Career Day - Mathematics

Rebecca, an applied mathematician blogs for advice about giving a talk on Math Careers at a local middle school.

This is a "been there, done that" for me in my past life (as a grad student helping give tours of our physics lab to elementary school kids and as a research scientist doing the same in an applied math shop or in schools), but I now have a very different perspective from what I see advising students entering our CC.

First, do your best to represent the category "PhD Mathematician". They don't know that you have done research and discovered something that, literally, no one else in the entire world knew until you did it and published it. You are not an actor playing a scientist, you are not a "teacher", you are a REAL Mathematician. You could be the first person they have met who has a PhD. Make sure you are introduced as "Dr. Rebecca".

Check out a recent press release on the "geeky" image of math and its effect on enrollment in that area in the UK. The same is probably true in the U.S.

Second, show them something cool. Visual. High tech. You work with computers that, again, are more amazing than anything made up for TV. Boggle their minds, and then share with them your own insecurity about being able to do anything back when you were in middle school. "I did it, you can do it." And make it clear that you enjoy what you are doing. You get paid to do things that you think are fun! How cool is that?

Third, be real clear that the "it" they can do does not have to be Real Math. You aren't there to sell this career to everyone, but you need to sell them on learning as much math as they can handle in high school if they want one of those famous "high paying jobs" like the business majors working for Donald Trump, or Dr. House, etc. Business majors need to take "business calculus" and pre-med, pre-dent, or pre-vet biology majors need to take "real calculus" and "real physics". Same for most pharmacy and architecture majors (whether they really need to know it or not). If they spend four years in high school slacking their way through "basic algebra" and "consumer math", just enough to get the credits required for graduation, they will face an uphill battle in college. We see it every day here at this CC, and I'm sure they also see it at universities.

Example from my Dorm Days:
My freshman roommate was a biology major. From all appearances, he was a pretty good biology student. He had taken everything his (small town) high school had to offer, then done independent study projects (including decent science fair projects). He knew all sorts of hard-to-memorize facts and botanical names, etc etc. But he knew squat about math, and flunked out of college in the two years it took for him to fail calculus twice after needing multiple tries to pass college algebra and trig. Sadly, a big part of this were "student centered" teachers and counselors. He was good at biology and didn't like math, so they let him take extra biology instead of math during his last two years. That made him real happy ... until he got to college and learned that biology majors take calculus.

If he had started at our CC, he would have worked through a slower sequence of math classes and might have had a chance to improve his skills enough to pass calculus.
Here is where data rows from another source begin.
File: src/rtl/cache_ctrl_fsm.sv
// cache_ctrl_fsm: direct-mapped cache controller FSM (CPU req in, cache w/wsel/rsel/word_idx + mem strobe/mrw out, hit/miss stats)
module cache_ctrl_fsm #(
  parameter int MEM_LAT = 4,
  parameter int LINE_WORDS = 4,
  parameter int WRITE_ALLOC = 0,
  parameter int CNT_W = 16,
  localparam int IW = (LINE_WORDS > 1) ? $clog2(LINE_WORDS) : 1,
  localparam int CW = $clog2(MEM_LAT + 1)
) (
  input  logic             clk,
  input  logic             reset,
  input  logic             strobe,
  input  logic             rw,
  input  logic [IW-1:0]    req_word,
  input  logic             match,
  input  logic             valid,
  output logic             rdy,
  output logic             busy,
  output logic             w,
  output logic             wsel,
  output logic             rsel,
  output logic             mstrobe,
  output logic             mrw,
  output logic [IW-1:0]    word_idx,
  output logic [CNT_W-1:0] hit_cnt,
  output logic [CNT_W-1:0] miss_cnt
);
  typedef enum logic [3:0] {
    IDLE, LOOKUP, RD_MISS, RD_MEM, FILL, RD_DATA, WR_MEM, WR_WAIT, WR_ALLOC, WR_MERGE, WR_DATA
  } state_t;
  state_t state, state_n;
  logic [CW-1:0] cnt, cnt_n;
  logic [IW-1:0] fidx, fidx_n, req_q, req_n;
  logic rw_q, rw_n, hit_q, hit_n, last;
  assign last = fidx == IW'(LINE_WORDS - 1);
  always_comb begin
    state_n = state;
    cnt_n = cnt;
    fidx_n = fidx;
    req_n = req_q;
    rw_n = rw_q;
    hit_n = hit_q;
    case (state)
      IDLE: if (strobe) begin
        state_n = LOOKUP;
        rw_n = rw;
        req_n = req_word;
      end
      LOOKUP: begin
        hit_n = match & valid;
        state_n = rw_q ? WR_MEM : hit_n ? RD_DATA : RD_MISS;
      end
      RD_MISS, WR_MEM, WR_ALLOC: begin
        cnt_n = CW'(MEM_LAT);
        state_n = (state == WR_MEM) ? WR_WAIT : RD_MEM;
      end
      RD_MEM, WR_WAIT: begin
        cnt_n = cnt - CW'(cnt != '0);
        if (cnt <= CW'(1))
          state_n = (state == RD_MEM) ? FILL : (!hit_q && WRITE_ALLOC != 0) ? WR_ALLOC : WR_DATA;
      end
      FILL: begin
        fidx_n = last ? '0 : fidx + IW'(1);
        if (last) state_n = rw_q ? WR_MERGE : RD_DATA;
      end
      WR_MERGE: state_n = WR_DATA;
      default: state_n = IDLE;
    endcase
  end
  always_ff @(posedge clk) begin
    if (reset) begin
      state <= IDLE;
      cnt <= '0;
      fidx <= '0;
      req_q <= '0;
      rw_q <= 1'b0;
      hit_q <= 1'b0;
      {rdy, busy, w, wsel, rsel, mstrobe, mrw} <= '0;
      word_idx <= '0;
      hit_cnt <= '0;
      miss_cnt <= '0;
    end else begin
      state <= state_n;
      cnt <= cnt_n;
      fidx <= fidx_n;
      req_q <= req_n;
      rw_q <= rw_n;
      hit_q <= hit_n;
      rdy <= state_n == RD_DATA || state_n == WR_DATA;
      busy <= state_n != IDLE;
      w <= state_n == FILL || state_n == WR_MERGE || (state_n == WR_MEM && hit_n);
      wsel <= state_n == FILL;
      rsel <= state_n == RD_DATA && !hit_n;
      mstrobe <= state_n inside {RD_MISS, WR_MEM, WR_ALLOC};
      mrw <= state_n == WR_MEM;
      word_idx <= (state_n == FILL) ? fidx_n : (state_n == WR_MEM || state_n == WR_MERGE) ? req_n : '0;
      if (state == LOOKUP && hit_n) hit_cnt <= hit_cnt + CNT_W'(hit_cnt != '1);
      if (state == LOOKUP && !hit_n) miss_cnt <= miss_cnt + CNT_W'(miss_cnt != '1);
    end
  end
endmodule
File: config.mk
export PLATFORM = sky130hd
export DESIGN_NAME = cache_ctrl_fsm
export DESIGN_NICKNAME = d
export VERILOG_FILES = /design/src/rtl/cache_ctrl_fsm.sv
export SDC_FILE = /design/constraint.sdc
export NUM_CORES = 1
export LEC_CHECK = 0
export BUFFER_PORTS_ARGS = -buffer_cell sky130_fd_sc_hd__buf_2
export CAP_MARGIN = 20
export CORE_MARGIN = 3
export CORE_UTILIZATION = 40
export DETAILED_ROUTE_END_ITERATION = 10
export PLACE_DENSITY = 0.74
export SYNTH_ARGS = -nofsm -noshare
export SYNTH_HDL_FRONTEND = slang
export SYNTH_SLANG_ARGS = --single-unit
File: constraint.sdc
create_clock -name clk -period 2.2 [get_ports clk]
set_input_delay 0.33 -clock clk [delete_from_list [all_inputs] [get_ports clk]]
set_output_delay 0.33 -clock clk [all_outputs]
set_load 0.02 [all_outputs]
======== Word level (Yosys, flattened, before mapping) ========
Cells that the tools add are included.
Widths: inputs -> output; s select.
operators by class
  $add $sub $neg .......................... 4
  magnitude comparators ................... 1
  equality and inequality tests ........... 18
  multiplexer cells ....................... 17
  bitwise gates (word level) .............. 1
  reduce and logical (&&, ||, !) cells .... 17
operators with widths
  cell                  number
  $add 16x1->16         2
  $ne 16x16->1 const B  2
  $eq 4x3->1 const B    6
  $pmux 4 s6            1
  $eq 4x4->1 const B    5
  $mux 4                5
  $eq 4x2->1 const B    3
  $mux 2                6
  $mux 3                3
  $pmux 3 s2            1
  $reduce_bool 3->1     2
  $eq 4x1->1 const B    1
  $logic_and 1x1->1     4
  $logic_not 4->1       1
  $logic_or 1x1->1      4
  $reduce_bool 4->1     1
  $le 3x1->1 const B    1
  $reduce_or 3->1       1
  $sub 3x1->3           1
  $add 2x1->2 const B   1
  $eq 2x2->1 const B    1
  $reduce_and 2->1      1
  $reduce_bool 2->1     1
  $reduce_or 2->1       1
  other kinds (3)       3
word-level totals
  bits in registers ....................... 54
  input bits .............................. 8
  output and inout port bits .............. 41
  word-level logic and storage cells ...... 74

======== Depth between registers and ports, before layout ========
  depth in word-level cells ............... 8
  mapped depth ............................ 12
  mapped depth without buffers ............ 11

======== Worst setup path after synthesis ========
No wires, ideal clock.
  path type ............................... reg-to-reg
  start point ............................. reg hit_cnt[4]
  end point ............................... reg hit_cnt[12]
  setup time .............................. 0.128 ns
  arrival time ............................ 2.461 ns
  data required time ...................... 2.072 ns
  slack ................................... -0.389 ns
  stages on the path, launching flop included .. 11
  buffers on the path ..................... 1
  clock period less this slack ............ 2.589 ns
  path through ............................ dfxtp_1 > nand3_1 > or2_2 > clkbuf_1 > or4_1 > ha_1 > ha_1 > nand4_1 > nor4_1 > xnor2_1 > nor2_1
between the ends
  word-level cells in the longest chain between the ends .. 2
RTL lines
  item                    line  RTL
  start, declared         25    output logic [CNT_W-1:0] hit_cnt,
  start signal, assigned  97    if (state == LOOKUP && hit_n) hit_cnt <= hit_cnt + CNT_W'(hit_cnt != '1);
  $ne 16x16->1            97
  $add 16x1->16 (*)       97
Mark *: on every way between the ends. The rest lies on a longest branch, timed or not.
A chain may end at the register's enable or synchronous reset.

======== Worst setup path after layout ========
  start point ............................. reg hit_cnt[11]
  end point ............................... reg hit_cnt[12]
The elaborated chain is that of the path after synthesis.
The university course pretty much assumed you had taken a solid class in algebra 2 and trig, but simply forgot most of it. Maybe he did go back home to a local CC and manage to succeed in his career goals, but he was a fish out of water at the university.

Example of a typical CC business student:
The ones with good SAT scores are (mostly) at the university, so we get the ones who passed high school and did OK on the "high stakes" exit exam but can't get into a university. That usually translates into "weak math". The typical student has to start out in a course that is the equivalent of the Algebra 1 class we took in 9th grade. That student is looking at two full years of math (that remedial class, then college algebra, then business calc, then statistics) plus two accounting courses. One standard deviation up and we have the kid who starts in college algebra. One standard deviation down and we have the kid who starts in a basic (7th grade?) algebra class (the one where the kids are afraid of letters). Those kids are looking at two and a half years of math IF they manage to pass each class on the first attempt, which is rare. (Having been lied to about how good they are at math, they usually don't take the class very seriously and fail it the first time they take it.)

The weakest ones almost always wasted two years in high school on some variant of "liberal arts" or "consumer" math. The ones who struggled through an algebra 2 class instead will usually make it, although they have to start in algebra 1.